**Input data:**
Source: an optimization exercise on an open RTL-to-GDS flow (aim: small area, a short achievable clock period and few clock cycles per item). Production flows keep margins and buffers that such runs may drop.
Function was checked by simulation only, so behaviour that the tests miss may differ from the original.

File: design/flow/design.v
`timescale 1ns / 1ps
package mepg_pkg;
	localparam int unsigned CFG_UPPER_HALF = 0;
	localparam int unsigned CFG_SKIP       = 1;
endpackage
`timescale 1ns / 1ps
`default_nettype none
module mepg_add
#(
	parameter int W  = 34,
	parameter int BK = 1
) (
	input  wire  [W-1:0] a,
	input  wire  [W-1:0] b,
	output logic [W-1:0] s
);
	localparam int L = 6;    
	logic [W-1:0] g0, p0, gg, pp;
	always_comb begin
		g0 = a & b;
		p0 = a ^ b;
		gg = g0;
		pp = p0;
		for (int l = 1; l <= L; l++) begin
			for (int i = 0; i < W; i++) begin
				if ((((i + 1) % (1 << l)) == 0) && (i >= (1 << (l - 1)))) begin
					gg[i] = gg[i] | (pp[i] & gg[i - (1 << (l - 1))]);
					pp[i] = pp[i] & pp[i - (1 << (l - 1))];
				end
			end
		end
		for (int l = L - 1; l >= 1; l--) begin
			for (int i = 0; i < W; i++) begin
				if ((((i + 1) % (1 << l)) == (1 << (l - 1))) && (i >= (1 << l))) begin
					gg[i] = gg[i] | (pp[i] & gg[i - (1 << (l - 1))]);
					pp[i] = pp[i] & pp[i - (1 << (l - 1))];
				end
			end
		end
		s = BK ? (p0 ^ {gg[W-2:0], 1'b0}) : (a + b);
	end
endmodule
module mepg_add3
#(
	parameter int W  = 34,
	parameter int BK = 1
) (
	input  wire  [W-1:0] a,
	input  wire  [W-1:0] b,
	input  wire  [W-1:0] c,
	input  wire          ci,
	output logic [W-1:0] s
);
	wire [W-1:0] sv = a ^ b ^ c;
	wire [W-1:0] cv = (a & b) | (a & c) | (b & c);
	mepg_add #(.W(W), .BK(BK)) u_add (.a(sv), .b({cv[W-2:0], ci}), .s(s));
endmodule
`default_nettype wire
`timescale 1ns / 1ps
`default_nettype none
module midpoint_ellipse_point_generator_unit
#(
	parameter int RADIUS_BITS = 10,
	parameter int COORD_BITS  = 12
) (
	input  wire                          clk,
	input  wire                          arst_n,
	input  wire                          psel,
	input  wire                          penable,
	input  wire                          pwrite,
	input  wire  [2:0]                   paddr,
	input  wire  [31:0]                  pwdata,
	output logic [31:0]                  prdata,
	output logic                         pready,
	input  wire                          item_valid,
	output logic                         item_ready,
	input  wire                          item_command,
	input  wire  [RADIUS_BITS-1:0]       item_radius_x,
	input  wire  [RADIUS_BITS-1:0]       item_radius_y,
	input  wire  signed [COORD_BITS-1:0] item_centre_x,
	input  wire  signed [COORD_BITS-1:0] item_centre_y,
	output logic                         result_valid,
	input  wire                          result_ready,
	output logic signed [COORD_BITS:0]   result_right_x,
	output logic signed [COORD_BITS:0]   result_left_x,
	output logic signed [COORD_BITS:0]   result_upper_y,
	output logic signed [COORD_BITS:0]   result_lower_y,
	output logic                         result_lower_valid,
	output logic                         result_visible,
	output logic                         result_done_res
);
	localparam int DW = 34;    
	localparam int MW = 32;    
	localparam int AW = 20;    
	localparam int KW = 24;    
	localparam int OW = COORD_BITS + 1;
	localparam int DBK = 1, GBK = 1, MBK = 1;    
	logic       upper_q;
	logic [7:0] skip_q;
	assign pready = 1'b1;
	always_ff @(posedge clk or negedge arst_n) begin
		if (!arst_n) begin
			upper_q <= 1'b0;
			skip_q  <= '0;
		end else if (psel && penable && pwrite) begin
			if (!paddr[2]) upper_q <= pwdata[0];
			else           skip_q  <= pwdata[7:0];
		end
	end
	assign prdata = paddr[2] ? {24'b0, skip_q} : {31'b0, upper_q};
	localparam logic [1:0] RG_IDLE = 2'd0, RG_FIRST = 2'd1, RG_SECOND = 2'd2, RG_DONE = 2'd3;
	localparam logic [2:0] PH_NONE = 3'd0, PH_P1 = 3'd1, PH_I1 = 3'd2, PH_I2 = 3'd3,
	                       PH_P2 = 3'd4, PH_F1 = 3'd5;
	logic [1:0] region_q;
	logic [2:0] ph_q;
	logic [3:0] cnt_q;
	logic [1:0] tr_q;          
	logic [1:0] pcnt_q;        
	logic       spend_q;       
	logic       rdy_q;
	logic       ov_q;          
	logic [RADIUS_BITS-1:0] crx_q, cry_q;
	logic [COORD_BITS-1:0]  ccx_q, ccy_q;
	logic signed [DW-1:0] D_q;
	logic signed [MW-1:0] M_q, G_q;
	logic        [AW-1:0] a_q, b_q;
	logic        [KW-1:0] CK_q;
	logic        [7:0]    n_q;
	logic                 dx_q, dy_q;
	logic        [OW-1:0] rxo_q, lxo_q, uyo_q, lyo_q;
	logic                 lv_q, vis_q, done_q;
	wire acc       = item_valid && rdy_q;
	wire acc_step  = acc && item_command;
	wire acc_start = acc && !item_command;
	wire out_free  = !ov_q || result_ready;
	wire r1         = (region_q == RG_FIRST);
	wire r2         = (region_q == RG_SECOND);
	wire init_go    = (ph_q == PH_NONE) && spend_q && (pcnt_q == 2'd0);
	wire init_act   = (ph_q != PH_NONE);
	wire seq_free   = !init_act && !init_go && (tr_q == 2'd0);
	wire tr_go      = seq_free && r1 && !G_q[MW-1];
	wire emit       = seq_free && !tr_go && (pcnt_q != 2'd0) && out_free;
	wire y_zero     = (uyo_q == lyo_q);
	wire done_now   = !(r1 || r2) || (r2 && dy_q && y_zero);
	wire step_live  = emit && !done_now;
	wire dneg       = D_q[DW-1];
	wire diag       = r1 ? !dneg : dneg;
	wire mv_x       = r1 || diag;
	wire mv_y       = r2 || diag;
	wire f1_load    = (ph_q == PH_F1) && out_free;
	wire bx = crx_q[cnt_q];
	wire by = cry_q[cnt_q];
	wire signed [DW-1:0] m4  = DW'(signed'(M_q)) <<< 2;
	wire signed [DW-1:0] g4  = DW'(signed'(G_q)) <<< 2;
	wire signed [DW-1:0] a4  = DW'({a_q, 2'b00});
	wire signed [DW-1:0] ck4 = DW'({CK_q, 2'b00});
	logic s_xm4, s_diag1, s_xa4, s_xd, s_xck, s_xnm2, s_yg4, s_yg2, s_yna4, s_ya;
	logic s_z1b, s_z1ck, s_z1nm, s_z2a;
	wire signed [DW-1:0] xop = ({DW{s_xm4}} & m4) | ({DW{s_diag1}} & g4) | ({DW{s_xa4}} & a4)
	                         | ({DW{s_xd}} & D_q) | ({DW{s_xck}} & DW'(CK_q))
	                         | ({DW{s_xnm2}} & ~(DW'(signed'(M_q)) <<< 1));
	wire signed [DW-1:0] yop = ({DW{s_diag1}} & ck4) | ({DW{s_yg4}} & g4)
	                         | ({DW{s_yg2}} & (DW'(signed'(G_q)) <<< 1))
	                         | ({DW{s_yna4}} & ~a4) | ({DW{s_ya}} & DW'(a_q));
	logic signed [DW-1:0] dsum;
	mepg_add3 #(.W(DW), .BK(DBK)) u_dadd (.a(D_q), .b(xop), .c(yop), .ci(s_yna4), .s(dsum));
	wire d_clr = init_go || (ph_q == PH_I2);
	wire d_en  = (init_act && (ph_q != PH_P1) && (ph_q != PH_F1)) || ((ph_q == PH_P1) && bx) || f1_load
	                  || (tr_q != 2'd0) || step_live;
	wire signed [MW-1:0] z1 = ({MW{s_z1b}} & MW'({b_q, 1'b0})) | ({MW{s_z1ck}} & MW'(CK_q))
	                        | ({MW{s_z1nm}} & ~M_q);
	wire signed [MW-1:0] z2 = {MW{s_z2a}} & MW'({a_q, 1'b0});
	logic signed [MW-1:0] gsum, msum;
	mepg_add3 #(.W(MW), .BK(GBK)) u_gadd (.a(G_q), .b(z1), .c(z2), .ci(s_z1nm), .s(gsum));
	mepg_add  #(.W(MW), .BK(MBK)) u_madd (.a(M_q), .b(MW'({b_q, 1'b0})), .s(msum));
	always_ff @(posedge clk) begin
		if (acc_start) begin
			crx_q <= item_radius_x;
			cry_q <= item_radius_y;
			ccx_q <= item_centre_x;
			ccy_q <= item_centre_y;
		end
		if (d_clr)     D_q <= '0;
		else if (d_en) D_q <= dsum;
		if (init_go)                                   M_q <= '0;
		else if ((ph_q == PH_P1) && by)                M_q <= msum;
		else if (ph_q == PH_I1)                        M_q <= M_q >>> 1;
		else if (f1_load)                              M_q <= msum;
		else if (!init_act && step_live && mv_x)       M_q <= msum;
		if (init_go)                                   G_q <= '0;
		else if ((ph_q == PH_P1) && bx)                G_q <= gsum;
		else if (f1_load)                              G_q <= MW'(D_q >>> 1);
		else if ((tr_q == 2'd1) || (tr_q == 2'd2))     G_q <= gsum;
		else if (!init_act && step_live)               G_q <= gsum;
		if (init_go) begin
			a_q <= AW'(crx_q);
			b_q <= AW'(cry_q);
		end else if (ph_q == PH_P1) begin
			a_q <= a_q << 1;
			b_q <= b_q << 1;
		end else if (ph_q == PH_I1) begin
			a_q <= AW'(G_q >>> 1);
			b_q <= AW'(M_q >>> 1);
		end
		if (ph_q == PH_I2) CK_q <= KW'(dsum >>> 2);
		if (f1_load) begin
			rxo_q <= OW'(signed'(ccx_q));
			lxo_q <= OW'(signed'(ccx_q));
			uyo_q <= OW'(signed'(ccy_q)) + OW'(cry_q);
			lyo_q <= OW'(signed'(ccy_q)) - OW'(cry_q);
			dx_q  <= 1'b0;
			dy_q  <= 1'b0;
		end else if (emit) begin
			if (done_now) begin
				rxo_q  <= '0;
				lxo_q  <= '0;
				uyo_q  <= '0;
				lyo_q  <= '0;
				lv_q   <= 1'b0;
				vis_q  <= 1'b0;
				done_q <= 1'b1;
			end else begin
				rxo_q  <= rxo_q + OW'(dx_q);
				lxo_q  <= lxo_q - OW'(dx_q);
				uyo_q  <= uyo_q - OW'(dy_q);
				lyo_q  <= lyo_q + OW'(dy_q);
				vis_q  <= (n_q >= skip_q);
				lv_q   <= (n_q >= skip_q) && !upper_q;
				done_q <= 1'b0;
				dx_q   <= mv_x;
				dy_q   <= mv_y;
			end
		end
		if (f1_load || (tr_q == 2'd3)) begin
			n_q <= '0;
		end else if (step_live && (n_q != 8'hFF)) begin
			n_q <= n_q + 8'd1;
		end
	end
	logic [1:0] pcnt_d, tr_d, region_d;
	logic       spend_d;
	logic [2:0] ph_d;
	logic [3:0] cnt_d;
	always_comb begin
		pcnt_d = pcnt_q + {1'b0, acc_step} - {1'b0, emit};
		spend_d = (spend_q && !init_go) || acc_start;
		ph_d = ph_q;
		unique case (ph_q)
			PH_NONE: if (init_go) ph_d = PH_P1;
			PH_P1:   if (cnt_q == 4'd9) ph_d = PH_I1;
			PH_I1:   ph_d = PH_I2;
			PH_I2:   ph_d = PH_P2;
			PH_P2:   if (cnt_q == 4'd0) ph_d = PH_F1;
			PH_F1:   if (out_free) ph_d = PH_NONE;
			default: ph_d = PH_NONE;
		endcase
		cnt_d = cnt_q;
		if (init_go)            cnt_d = 4'd0;
		else if (ph_q == PH_P1) cnt_d = (cnt_q == 4'd9) ? 4'd9 : cnt_q + 4'd1;
		else if (ph_q == PH_P2) cnt_d = cnt_q - 4'd1;
		if (init_go || init_act)  tr_d = 2'd0;
		else if (tr_go)           tr_d = 2'd1;
		else                      tr_d = (tr_q != 2'd0) ? tr_q + 2'd1 : 2'd0;
		region_d = region_q;
		if (f1_load)                      region_d = RG_FIRST;
		else if (tr_q == 2'd3)            region_d = RG_SECOND;
		else if (emit && done_now && r2)  region_d = RG_DONE;
	end
	wire dneg_d = d_clr ? 1'b0 : (d_en ? dsum[DW-1] : D_q[DW-1]);
	wire st_d   = (ph_d == PH_NONE) && (tr_d == 2'd0);
	wire r1_d   = (region_d == RG_FIRST);
	wire diag_d = r1_d ? !dneg_d : dneg_d;
	wire by_d   = cry_q[cnt_d];
	always_ff @(posedge clk) begin
		s_xm4   <= (ph_d == PH_I1) || (ph_d == PH_I2) || (ph_d == PH_F1) || (st_d && (r1_d ? !diag_d : diag_d));
		s_diag1 <= st_d && r1_d && diag_d;
		s_xa4   <= (ph_d == PH_P1) || (st_d && !r1_d && !diag_d);
		s_xd    <= (ph_d == PH_P2);
		s_xck   <= (tr_d == 2'd1);
		s_xnm2  <= (tr_d == 2'd3);
		s_yg4   <= st_d && !r1_d;
		s_yg2   <= (ph_d == PH_I2) || (tr_d == 2'd3);
		s_yna4  <= (tr_d == 2'd1) || ((ph_d == PH_P2) && by_d);
		s_ya    <= (ph_d == PH_F1) || (tr_d == 2'd2);
		s_z1b   <= st_d && r1_d;
		s_z1ck  <= (tr_d == 2'd1);
		s_z1nm  <= (tr_d == 2'd2);
		s_z2a   <= (ph_d != PH_NONE) || (st_d && (!r1_d || diag_d));
	end
	always_ff @(posedge clk or negedge arst_n) begin
		if (!arst_n) begin
			region_q <= RG_IDLE;
			ph_q     <= PH_NONE;
			cnt_q    <= '0;
			tr_q     <= '0;
			pcnt_q   <= '0;
			spend_q  <= 1'b0;
			rdy_q    <= 1'b1;
			ov_q     <= 1'b0;
		end else begin
			pcnt_q   <= pcnt_d;
			spend_q  <= spend_d;
			ph_q     <= ph_d;
			cnt_q    <= cnt_d;
			tr_q     <= tr_d;
			region_q <= region_d;
			rdy_q    <= !spend_d && (ph_d == PH_NONE) && (pcnt_d != 2'd2);
			if (emit)              ov_q <= 1'b1;
			else if (result_ready) ov_q <= 1'b0;
		end
	end
	assign item_ready         = rdy_q;
	assign result_valid       = ov_q;
	assign result_right_x     = rxo_q;
	assign result_left_x      = lxo_q;
	assign result_upper_y     = uyo_q;
	assign result_lower_y     = lyo_q;
	assign result_lower_valid = lv_q;
	assign result_visible     = vis_q;
	assign result_done_res    = done_q;
endmodule
`default_nettype wire
What follows belongs to an exercise in optimizing a design on an open flow for a short achievable clock period and few clock cycles; a production flow would make more cautious choices. Only simulation tests tie the RTL to the original design; equivalence was not proved. The flow treats the clock pin as an ideal source. Dropping or thinning the clock tree relies on that and would not hold on a real chip.

==> flow/design.v <==
package sha256_pkg;
   localparam logic [255:0] SHA256_IV = {
      32'h6a09e667, 32'hbb67ae85, 32'h3c6ef372, 32'ha54ff53a,
      32'h510e527f, 32'h9b05688c, 32'h1f83d9ab, 32'h5be0cd19
   };
   localparam logic [7:0] PAD_BYTE = 8'h80;
   localparam logic [1:0] FILL  = 2'd0;
   localparam logic [1:0] PAD   = 2'd1;
   localparam logic [1:0] ISSUE = 2'd2;
   localparam logic [1:0] WAIT  = 2'd3;
endpackage
import sha256_pkg::*;
module sha256_last_word
(
   input  logic [31:0] data,
   input  logic [2:0]  n,
   output logic [31:0] word,
   output logic        pad_pending
);
   logic [2:0] nb;
   always_comb begin
      nb   = (n > 3'd4) ? 3'd4 : n;   
      word = '0;
      for (int unsigned b = 0; b < 4; b++) begin
         if (b < 32'(nb)) begin
            word[31-8*b -: 8] = data[31-8*b -: 8];
         end else if (b == 32'(nb)) begin
            word[31-8*b -: 8] = PAD_BYTE;
         end
      end
      pad_pending = (nb == 3'd4);
   end
endmodule
import sha256_pkg::*;
module sha256_msg_padder
#(
   parameter int unsigned DATA_WIDTH = 32
)
(
   input  logic                  clk,
   input  logic                  rst_n,
   input  logic                  i_valid,
   input  logic [DATA_WIDTH-1:0] i_data,
   input  logic                  i_last,
   input  logic [2:0]            i_last_bytes,
   output logic                  o_ready,
   output logic [511:0]          o_block,
   output logic [255:0]          o_hash_in,
   output logic                  o_load,
   input  logic [255:0]          i_digest,
   input  logic                  i_digest_valid,
   output logic [255:0]          o_digest,
   output logic                  o_done
);
   logic [31:0]  bw [16];
   logic [15:0]  wsel;       
   logic [15:0]  above;      
   logic [15:0]  tmask;      
   logic [15:0]  ptail;      
   logic [15:0]  jsel;       
   logic [31:0]  keepm;      
   logic [31:0]  padm;       
   logic         init;       
   logic         b_fill;     
   logic         b_fin;      
   logic         b_ovf;      
   logic         b_lw;       
   logic         b_full;     
   logic         b_first;    
   logic         b_final;    
   logic         mid_msg;    
   logic         f_fits;     
   logic         ovf_pend;   
   logic         ovf_pad;    
   logic [1:0]   lb;         
   logic [58:0]  wlen;
   logic         inc_q;      
   logic [7:1]   cy;         
   logic         settled;    
   logic         wlen_clr;
   logic [63:0]  len_bits;
   logic         len_go;
   logic         busy;       
   logic         a_final;
   logic         have_dig;   
   logic [31:0]  lw_word, in_word, lw_keep, lw_padb;
   logic [2:0]   nbc;
   logic         lw_pad, accept, nb4, copy, dv, w15;
   sha256_last_word u_last_word (
      .data        (i_data),
      .n           (i_last_bytes),
      .word        (lw_word),
      .pad_pending (lw_pad)
   );
   assign nb4       = lw_pad;
   assign in_word   = i_data;
   assign nbc       = (i_last_bytes > 3'd4) ? 3'd4 : i_last_bytes;
   always_comb begin
      for (int unsigned b = 0; b < 4; b++) begin
         lw_keep[31-8*b -: 8] = (32'(nbc) > b)  ? 8'hff : 8'h00;
         lw_padb[31-8*b -: 8] = (32'(nbc) == b) ? PAD_BYTE : 8'h00;
      end
   end
   assign accept    = b_fill && i_valid;
   assign dv        = busy && i_digest_valid;
   assign copy      = b_full && (!busy || i_digest_valid);
   assign w15       = wsel[15];
   assign settled   = !inc_q && (cy == '0);
   assign len_go    = settled && b_lw;
   assign wlen_clr  = len_go;
   assign len_bits  = {wlen, lb, 3'b000};
   assign o_ready   = b_fill;
   always_ff @(posedge clk or negedge rst_n) begin
      if (!rst_n) begin
         wlen  <= '0;
         inc_q <= 1'b0;
         cy    <= '0;
      end else begin
         inc_q <= accept && (!i_last || nb4);
         if (wlen_clr) begin
            wlen <= '0;
            cy   <= '0;
         end else begin
            wlen[7:0] <= wlen[7:0] + {7'd0, inc_q};
            cy[1]     <= inc_q && (wlen[7:0] == 8'hff);
            for (int unsigned c = 1; c < 7; c++) begin
               wlen[8*c +: 8] <= wlen[8*c +: 8] + {7'd0, cy[c]};
               cy[c+1]        <= cy[c] && (wlen[8*c +: 8] == 8'hff);
            end
            wlen[58:56] <= wlen[58:56] + {2'd0, cy[7]};
         end
      end
   end
   always_ff @(posedge clk) begin
      for (int unsigned i = 0; i < 16; i++) begin
         if (wsel[i]) begin
            bw[i] <= in_word;
         end else if (jsel[i]) begin
            bw[i] <= (bw[i] & keepm) | padm;
         end else if (i >= 14 && len_go) begin
            bw[i] <= (i == 14) ? len_bits[63:32] : len_bits[31:0];
         end else if (tmask[i] || b_ovf) begin
            if (ptail[i] || (i == 0 && ovf_pad)) bw[i] <= {PAD_BYTE, 24'h0};
            else                                 bw[i] <= '0;
         end
      end
   end
   always_ff @(posedge clk or negedge rst_n) begin
      if (!rst_n) begin
         init     <= 1'b1;
         wsel     <= '0;
         above    <= '0;
         tmask    <= '0;
         ptail    <= '0;
         jsel     <= '0;
         keepm    <= '0;
         padm     <= '0;
         b_fill   <= 1'b0;
         b_fin    <= 1'b0;
         b_ovf    <= 1'b0;
         b_lw     <= 1'b0;
         b_full   <= 1'b0;
         b_first  <= 1'b0;
         b_final  <= 1'b0;
         mid_msg  <= 1'b0;
         f_fits   <= 1'b0;
         ovf_pend <= 1'b0;
         ovf_pad  <= 1'b0;
         lb       <= '0;
      end else begin
         init  <= 1'b0;
         b_fin <= 1'b0;
         b_ovf <= 1'b0;
         tmask <= '0;
         ptail <= '0;
         jsel  <= '0;
         if (init) begin
            b_fill <= 1'b1;
            wsel   <= 16'd1;
            above  <= 16'hfffe;
         end
         if (accept) begin
            wsel  <= {wsel[14:0], 1'b0};
            above <= {above[14:0], 1'b0};
            if (!i_last) begin
               if (w15) begin
                  b_fill  <= 1'b0;
                  b_full  <= 1'b1;
                  b_first <= !mid_msg;
                  b_final <= 1'b0;
                  mid_msg <= 1'b1;
               end
            end else begin
               lb      <= nb4 ? 2'd0 : i_last_bytes[1:0];
               f_fits  <= nb4 ? above[13] : above[14];
               b_first <= !mid_msg;
               b_fill  <= 1'b0;
               wsel    <= '0;
               b_fin   <= 1'b1;
               jsel    <= wsel;
               keepm   <= lw_keep;
               padm    <= lw_padb;
               tmask   <= above;
               ptail   <= nb4 ? {wsel[14:0], 1'b0} : 16'd0;
               ovf_pad <= nb4 && w15;
            end
         end
         if (b_fin && !f_fits) begin
            b_full   <= 1'b1;
            b_final  <= 1'b0;
            mid_msg  <= 1'b1;
            ovf_pend <= 1'b1;
         end
         if (b_ovf) begin
            b_first <= 1'b0;
         end
         if ((b_fin && f_fits) || b_ovf) begin
            b_lw <= 1'b1;
         end
         if (len_go) begin
            b_lw    <= 1'b0;
            b_full  <= 1'b1;
            b_final <= 1'b1;
            mid_msg <= 1'b0;
         end
         if (copy) begin
            b_full <= 1'b0;
            if (ovf_pend) begin
               ovf_pend <= 1'b0;
               b_ovf    <= 1'b1;
            end else begin
               b_fill <= 1'b1;
               wsel   <= 16'd1;
               above  <= 16'hfffe;
            end
         end
      end
   end
   logic [511:0] blk_b;
   logic         blk_hold, nxt_first, iv_now, dig_ld, have_h;
   always_comb begin
      for (int unsigned i = 0; i < 16; i++) blk_b[511-32*i -: 32] = bw[i];
   end
   assign blk_hold  = busy && !i_digest_valid;
   assign nxt_first = b_full && b_first;
   assign iv_now    = nxt_first && !busy;
   assign dig_ld    = dv && a_final;
   always_ff @(posedge clk) begin
      o_block   <= blk_hold ? (o_block & {512{busy}}) : blk_b;
      o_hash_in <= dv ? (nxt_first ? SHA256_IV : i_digest)
                      : (iv_now ? SHA256_IV : (o_hash_in & {256{have_h}}));
      o_digest  <= dig_ld ? i_digest : (o_digest & {256{have_dig}});
   end
   always_ff @(posedge clk or negedge rst_n) begin
      if (!rst_n) begin
         busy     <= 1'b0;
         a_final  <= 1'b0;
         have_dig <= 1'b0;
         have_h   <= 1'b0;
         o_load   <= 1'b0;
         o_done   <= 1'b0;
      end else begin
         o_load <= copy;
         o_done <= dig_ld;
         if (dig_ld) have_dig <= 1'b1;
         if (dv || iv_now) have_h <= 1'b1;
         if (copy) begin
            busy    <= 1'b1;
            a_final <= b_final;
         end else if (dv) begin
            busy <= 1'b0;
         end
      end
   end
endmodule
clock: 4.0 ns
lec_check: 0
cap_margin: 20
core_area: 5 5 475 475
die_area: 0 0 480 480
hold_slack_margin: 0.05
setup_slack_margin: 2.2
slew_margin: 20
standard.sh (not shown) runs the stock make flow with config.mk's settings and CLKGATE_MAP_FILE= SYNTH_SCRIPT=/design/flow/synth_recipe.tcl, a recipe that flattens the netlist after the stock synthesis.
==> flow/flow/run.sh <==
#!/bin/bash
# The standard layout with a hand-built clock tree in place of TritonCTS
# (pre_cts.tcl, manual_cts.tcl). Make's output goes to run_make.log; each
# ORFS step also writes its own log under orfs/logs.
set -euo pipefail
export PRE_CTS_TCL="$(pwd)/flow/pre_cts.tcl"
bash standard.sh finish > run_make.log 2>&1
==> flow/flow/pre_cts.tcl <==
# Sourced by ORFS's cts.tcl before clock tree synthesis. It replaces
# clock_tree_synthesis with a hand-built tree (manual_cts.tcl), built when
# cts.tcl calls clock_tree_synthesis, so the rest of the CTS step
# (legalization, timing repair) runs on it. Three levels of clock buffers:
# 4 driven by the clock port, then 16 and 128, each driving the next level's
# buffers in its region; the last level drives the flip-flops.
source [file join [file dirname [info script]] manual_cts.tcl]
rename clock_tree_synthesis mcts_tritoncts
proc clock_tree_synthesis {args} {
  puts "manual cts: clock_tree_synthesis $args replaced by the manual tree"
  set buf sky130_fd_sc_hd__clkbuf_16
  build_manual_clock_tree clk {2 4 7} [list $buf $buf $buf]
  set_propagated_clock [all_clocks]
}
Other scripts of this flow, unchanged in this note and not shown: flow/flow/manual_cts.tcl
Testbench counts at the start, summed over its fixed seeds: cycles 5,962.
Edit:
==> flow/flow/pre_cts.tcl (replaced) <==
# Sourced by ORFS's cts.tcl before clock tree synthesis: builds the clock
# tree by hand (manual_cts.tcl) and turns clock_tree_synthesis into a no-op,
# so the rest of the CTS step (legalization, timing repair) runs on it.
# Four levels of inverters (an even number, so the clock keeps its sense):
# 4 driven by the clock port, then 32, 64 and 256, each driving the next
# level's inverters in its region; the last level drives the flip-flops.
source [file join [file dirname [info script]] manual_cts.tcl]
set inv sky130_fd_sc_hd__inv_16
build_manual_clock_tree clk {2 5 6 8} [list $inv $inv $inv $inv]
rename clock_tree_synthesis mcts_tritoncts
proc clock_tree_synthesis {args} {
  puts "manual cts: clock_tree_synthesis $args skipped, the tree is built"
  set_propagated_clock [all_clocks]
}
Settings changed: SETUP_SLACK_MARGIN 2.2 to 2.5.
Effect: With this change the flow ended with an error in global routing (5_1_grt). Synthesized area is unchanged. Synthesized cell count does not change.
Edit:
==> flow/flow/pre_cts.tcl (replaced) <==
# Sourced by ORFS's cts.tcl before clock tree synthesis. It replaces
# clock_tree_synthesis with a hand-built tree (manual_cts.tcl), built when
# cts.tcl calls clock_tree_synthesis, that is after repair_clock_inverters,
# so the rest of the CTS step (legalization, timing repair) runs on it.
# Four levels of inverters (an even number, so the clock keeps its sense):
# 4 driven by the clock port, then 32, 64 and 256, each driving the next
# level's inverters in its region; the last level drives the flip-flops.
source [file join [file dirname [info script]] manual_cts.tcl]
rename clock_tree_synthesis mcts_tritoncts
proc clock_tree_synthesis {args} {
  puts "manual cts: clock_tree_synthesis $args replaced by the manual tree"
  set inv sky130_fd_sc_hd__inv_16
  build_manual_clock_tree clk {2 5 6 8} [list $inv $inv $inv $inv]
  set_propagated_clock [all_clocks]
}
Settings changed: SETUP_SLACK_MARGIN 2.5 to 2.2.
Outcome: The changed run passed the timing, DRC and antenna checks. Area after synthesis is unchanged. Synthesized cell count is unchanged.
In the first and third runs of this note the design's own scripts or RTL, not TritonCTS, make the clock network.

[static timing again, ports no longer ideal]
The results above use ideal ports. As a check the final layouts listed here were re-extracted and re-timed, cells and wires unchanged.
Step 1 assumes that a clkbuf_16 drives the clock port and a buf_2 every other input.
Step 2 times the ports against the registers' clock, not the clock port: input delays grow and output delays shrink by t, the midpoint of the rising clock arrivals with the driver on.
a / b / c = ideal / step 1 / step 2; a / b = the first two.
| run | t, ns | setup slack, ns | worst slew at a driven data input, ns |
|---|---|---|---|
| the first run | 0.791 | 1.852 / 1.804 / 1.626 | 0.31 |
| the third run | 0.718 | 1.764 / 1.764 / 1.659 | 0.32 |
After both steps every run listed still meets setup and hold. For the first run, which loses most, drivers alone change the setup slack by -0.048 ns; drivers and shift together by -0.226 ns.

**Task requirements:** What lines in the data include the string "unsigned"? Copy each one.

**Reply:**
	localparam int unsigned CFG_UPPER_HALF = 0;
	localparam int unsigned CFG_SKIP       = 1;
      for (int unsigned b = 0; b < 4; b++) begin
   parameter int unsigned DATA_WIDTH = 32
      for (int unsigned b = 0; b < 4; b++) begin
            for (int unsigned c = 1; c < 7; c++) begin
      for (int unsigned i = 0; i < 16; i++) begin
      for (int unsigned i = 0; i < 16; i++) blk_b[511-32*i -: 32] = bw[i];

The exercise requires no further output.